Background: an optimization exercise with open tools, aiming at small area, a short achievable clock period and few clock cycles per item. Do not read the settings as production practice. No activity file was given, so power comes from the tool's default toggle rates.

==> flow/design.v <==
package pcie_tlp_pkg;
    typedef logic [63:0] qword_t;          
    typedef logic [31:0] dword_t;          
    typedef logic [63:0] pcie_addr_t;      
    typedef logic [15:0] requester_id_t;   
    localparam int TLP_LEN_W = 10;         
    typedef logic [TLP_LEN_W-1:0] tlp_len_t;
    typedef enum logic [7:0] {
        MRD32          = 8'h00,   
        MWR32_3DW      = 8'h40,   
        MWR64_4DW_DATA = 8'h60    
    } tlp_fmt_type_e;
    localparam int       TLP_TAG_W     = 8;          
    localparam tlp_len_t MWR_LENGTH_DW = 10'd2;      
    localparam logic [3:0] FULL_BE     = 4'hF;       
    localparam int       NOTIFY_BEATS  = 3;          
    localparam tlp_len_t RX_LENGTH_DW  = 10'd1;
endpackage
package dma_regs_pkg;
    localparam int NUM_CHANNELS = 4;
    localparam int CHAN_SEL_W   = $clog2(NUM_CHANNELS);
    typedef logic [2:0] chan_idx_t;              
    typedef logic [CHAN_SEL_W-1:0] chan_sel_t;   
    typedef enum logic [1:0] {
        REG_ADDR_LO  = 2'd0,   
        REG_ADDR_HI  = 2'd1,   
        REG_DOORBELL = 2'd2,   
        REG_NONE     = 2'd3    
    } reg_sel_e;
    localparam int BAR_CHAN_MSB = 6;
    localparam int BAR_CHAN_LSB = 4;
    localparam int BAR_SEL_MSB  = 3;
    localparam int BAR_SEL_LSB  = 2;
    localparam int RING_BYTES    = 4096;
    localparam int NOTIFY_STRIDE = 8;            
    typedef logic [$clog2(RING_BYTES)-1:0] ring_off_t;
    typedef logic [31:0] seq_t;
endpackage
module pcie_notify_endpoint
(
    input  logic       trn_clk,
    input  logic       reset,
    input  pcie_tlp_pkg::qword_t     trn_rd,
    input  logic       trn_rsof_n,
    input  logic       trn_reof_n,
    input  logic       trn_rsrc_rdy_n,
    input  logic [6:0] trn_rbar_hit_n,
    output logic       trn_rdst_rdy_n,
    output pcie_tlp_pkg::qword_t     trn_td,
    output logic [7:0] trn_trem_n,
    output logic       trn_tsof_n,
    output logic       trn_teof_n,
    output logic       trn_tsrc_rdy_n,
    input  logic       trn_tdst_rdy_n,
    input  logic [7:0] cfg_bus_number,
    input  logic [4:0] cfg_device_number,
    input  logic [2:0] cfg_function_number
);
    localparam int NCH = 4;
    function automatic logic [31:0] inc32(input logic [31:0] x);
        logic [31:0] p;
        p = x;
        for (int d = 1; d < 32; d = d * 2) begin
            for (int i = 31; i >= d; i--) p[i] = p[i] & p[i - d];
        end
        inc32[0] = !x[0];
        for (int i = 1; i < 32; i++) inc32[i] = x[i] ^ p[i - 1];
    endfunction
    function automatic logic [8:0] inc9(input logic [8:0] x);
        logic [8:0] p;
        p = x;
        for (int d = 1; d < 9; d = d * 2) begin
            for (int i = 8; i >= d; i--) p[i] = p[i] & p[i - d];
        end
        inc9[0] = !x[0];
        for (int i = 1; i < 9; i++) inc9[i] = x[i] ^ p[i - 1];
    endfunction
    assign trn_rdst_rdy_n = 1'b0;     
    assign trn_trem_n     = 8'h00;    
    logic        beat;
    logic        hdr_good;    
    logic        acc;         
    logic [1:0]  ch_in;
    logic [1:0]  sel_in;
    logic [31:0] wdata;       
    logic [NCH-1:0] db_now;   
    logic        db_in;       
    assign beat = !trn_rsrc_rdy_n;
    always_ff @(posedge trn_clk) begin
        if (reset) begin
            hdr_good <= 1'b0;
        end else if (beat) begin
            hdr_good <= !trn_rsof_n && trn_reof_n && !trn_rbar_hit_n[0] &&
                        (trn_rd[63:56] == 8'h40) && (trn_rd[41:32] == 10'd1);
        end
    end
    assign acc    = hdr_good && beat && !trn_reof_n && trn_rsof_n && !trn_rd[38];
    assign ch_in  = trn_rd[37:36];
    assign sel_in = trn_rd[35:34];
    assign wdata  = wdata_q & {32{!reset}};
    assign db_in  = acc && (sel_in == 2'd2);
    logic [31:0] wdata_q;
    logic        wr_q;        
    logic [1:0]  ch_q;
    logic [1:0]  sel_q;
    logic [NCH-1:0] we_lo, we_hi, we_db;
    always_ff @(posedge trn_clk) begin
        wdata_q <= trn_rd[31:0];
        ch_q    <= ch_in;
        sel_q   <= sel_in;
        wr_q    <= acc && !reset;
    end
    for (genvar c = 0; c < NCH; c++) begin : g_dec
        assign db_now[c] = db_in && (ch_in == 2'(c));
        assign we_lo[c]  = wr_q && (ch_q == 2'(c)) && (sel_q == 2'd0);
        assign we_hi[c]  = wr_q && (ch_q == 2'(c)) && (sel_q == 2'd1);
        assign we_db[c]  = wr_q && (ch_q == 2'(c)) && (sel_q == 2'd2);
    end
    logic [63:3] base [NCH];
    logic [8:0]  lo   [NCH];
    logic        cy   [NCH];
    logic [31:0] seq  [NCH];
    logic [31:0] db   [NCH];
    logic [NCH-1:0] pend;     
    logic        tvalid_n;    
    logic        tsof_n;
    logic        teof_n;
    logic [63:0] td;
    logic [1:0]  ch_cur;      
    logic [NCH-1:0] ch_oh;    
    logic [NCH-1:0] ch_ohb;   
    logic [NCH-1:0] ch_ohn;   
    logic        upd;         
    logic        upd_a;       
    logic [63:3] base_c;
    logic [8:0]  lo_c;
    logic        cy_c;
    logic [31:0] seq_c;
    logic [31:0] db_c;
    always_comb begin
        base_c = '0;
        lo_c   = '0;
        cy_c   = 1'b0;
        seq_c  = '0;
        db_c   = '0;
        for (int c = 0; c < NCH; c++) begin
            base_c = base_c | (base[c] & {{26{ch_oh[c]}}, {35{ch_ohb[c]}}});
            lo_c   = lo_c   | (lo[c]   & {9{ch_ohb[c]}});
            cy_c   = cy_c   | (cy[c]   & ch_ohb[c]);
            seq_c  = seq_c  | (seq[c]  & ~{32{ch_ohn[c]}});
            db_c   = db_c   | (db[c]   & ~{32{ch_ohn[c]}});
        end
    end
    logic [12:0] blk_c;
    always_comb begin
        blk_c = '0;
        for (int c = 0; c < NCH; c++) begin
            for (int j = 0; j < 13; j++) begin
                blk_c[j] = blk_c[j] | ((&base[c][12 + 4 * j +: 4]) & (j >= 7 ? ch_oh[c] : ch_ohb[c]));
            end
        end
    end
    logic [63:12] addr_hi;
    always_comb begin
        logic [13:0] bc;     
        logic        k;
        bc[0] = cy_c;
        for (int j = 0; j < 13; j++) bc[j + 1] = bc[j] & blk_c[j];
        for (int j = 0; j < 13; j++) begin
            k = bc[j];
            for (int b = 0; b < 4; b++) begin
                addr_hi[12 + 4 * j + b] = base_c[12 + 4 * j + b] ^ k;
                k = k & base_c[12 + 4 * j + b];
            end
        end
    end
    logic [8:0]  lo_nx;
    logic        cy_nx;
    logic [31:0] seq_nx;
    assign lo_nx  = inc9(lo_c);
    assign cy_nx  = cy_c ? (lo_c != base_c[11:3]) : ((lo_c == 9'd0) && (base_c[11:3] != 9'd0));
    assign seq_nx = inc32(seq_c) & {32{!reset}};
    for (genvar c = 0; c < NCH; c++) begin : g_ch
        logic adv_c;      
        logic step_c;     
        assign adv_c  = upd && ch_oh[c];
        assign step_c = upd_a && ch_oh[c];
        always_ff @(posedge trn_clk) begin
            if (reset || we_lo[c]) base[c][31:3]  <= wdata[31:3];
            if (reset || we_hi[c]) base[c][63:32] <= wdata;
            if (reset || adv_c)    seq[c]         <= seq_nx;
            if (we_db[c])          db[c]          <= wdata_q;
        end
        always_ff @(posedge trn_clk) begin
            if (reset) begin
                lo[c] <= '0;
                cy[c] <= 1'b0;
            end else if (we_lo[c]) begin
                lo[c] <= wdata_q[11:3];
                cy[c] <= 1'b0;
            end else if (we_hi[c]) begin
                lo[c] <= base[c][11:3];
                cy[c] <= 1'b0;
            end else begin
                if (step_c) lo[c] <= lo_nx;
                if (adv_c)  cy[c] <= cy_nx;
            end
        end
    end
    logic        adv;         
    logic        any_pend;
    logic [1:0]  rr_ch;       
    logic [1:0]  nxt_ch;
    logic        start;       
    logic        head;        
    logic [63:0] addr_q;
    logic [63:0] hdr_q;
    assign adv      = tvalid_n || !trn_tdst_rdy_n;
    assign any_pend = |pend;
    assign head     = adv && (tvalid_n || !teof_n);
    assign start    = any_pend || db_in;
    always_comb begin
        logic [NCH-1:0] r;    
        case (ch_cur)
            2'd0:    r = {pend[0], pend[3], pend[2], pend[1]};
            2'd1:    r = {pend[1], pend[0], pend[3], pend[2]};
            2'd2:    r = {pend[2], pend[1], pend[0], pend[3]};
            default: r = {pend[3], pend[2], pend[1], pend[0]};
        endcase
        casez (r)
            4'b???1: rr_ch = ch_cur ^ {ch_cur[0], 1'b1};     
            4'b??10: rr_ch = ch_cur ^ 2'd2;                   
            4'b?100: rr_ch = ch_cur ^ {!ch_cur[0], 1'b1};    
            default: rr_ch = ch_cur;
        endcase
    end
    assign nxt_ch = any_pend ? rr_ch : ch_in;
    assign addr_q = {addr_hi, lo_c, 3'b000};
    assign hdr_q  = {8'h60, 14'd0, 10'd2, cfg_bus_number, cfg_device_number, cfg_function_number,
                     6'd0, nxt_ch, 8'hFF};
    always_ff @(posedge trn_clk) begin
        if (adv) begin
            if (!tvalid_n && !tsof_n)           td <= addr_q;
            else if (!tvalid_n && teof_n)       td <= {seq_c, db_c};
            else                                td <= hdr_q;
        end
    end
    always_ff @(posedge trn_clk) begin
        if (reset) begin
            tvalid_n <= 1'b1;
            tsof_n   <= 1'b1;
            teof_n   <= 1'b1;
            ch_cur   <= 2'd0;
            ch_oh    <= 4'b0001;
            ch_ohb   <= 4'b1110;     
            ch_ohn   <= 4'b1110;
            upd      <= 1'b0;
            upd_a    <= 1'b0;
            pend     <= '0;
        end else begin
            upd   <= adv && !tvalid_n && tsof_n && teof_n;
            upd_a <= adv && !tvalid_n && !tsof_n;
            if (adv) begin
                if (!tvalid_n && !tsof_n) begin
                    tsof_n <= 1'b1;
                end else if (!tvalid_n && teof_n) begin
                    teof_n <= 1'b0;
                end else begin
                    tvalid_n <= !start;
                    tsof_n   <= !start;
                    teof_n   <= 1'b1;
                end
            end
            if (head && start) begin
                ch_cur <= nxt_ch;
                for (int c = 0; c < NCH; c++) begin
                    ch_oh[c]  <= (nxt_ch == 2'(c));
                    ch_ohb[c] <= (nxt_ch == 2'(c));
                    ch_ohn[c] <= (nxt_ch != 2'(c));
                end
            end
            for (int c = 0; c < NCH; c++) begin
                if (head && start && nxt_ch == 2'(c)) pend[c] <= 1'b0;
                else if (db_now[c] && !(head && !any_pend)) pend[c] <= 1'b1;
            end
        end
    end
    assign trn_td         = td;
    assign trn_tsof_n     = tsof_n;
    assign trn_teof_n     = teof_n;
    assign trn_tsrc_rdy_n = tvalid_n;
endmodule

────────

**TASK ITEM**
Figure out how many lines in the entries above contain "genvar". Write only that number.

**OUTPUT OF THE EXERCISE**
2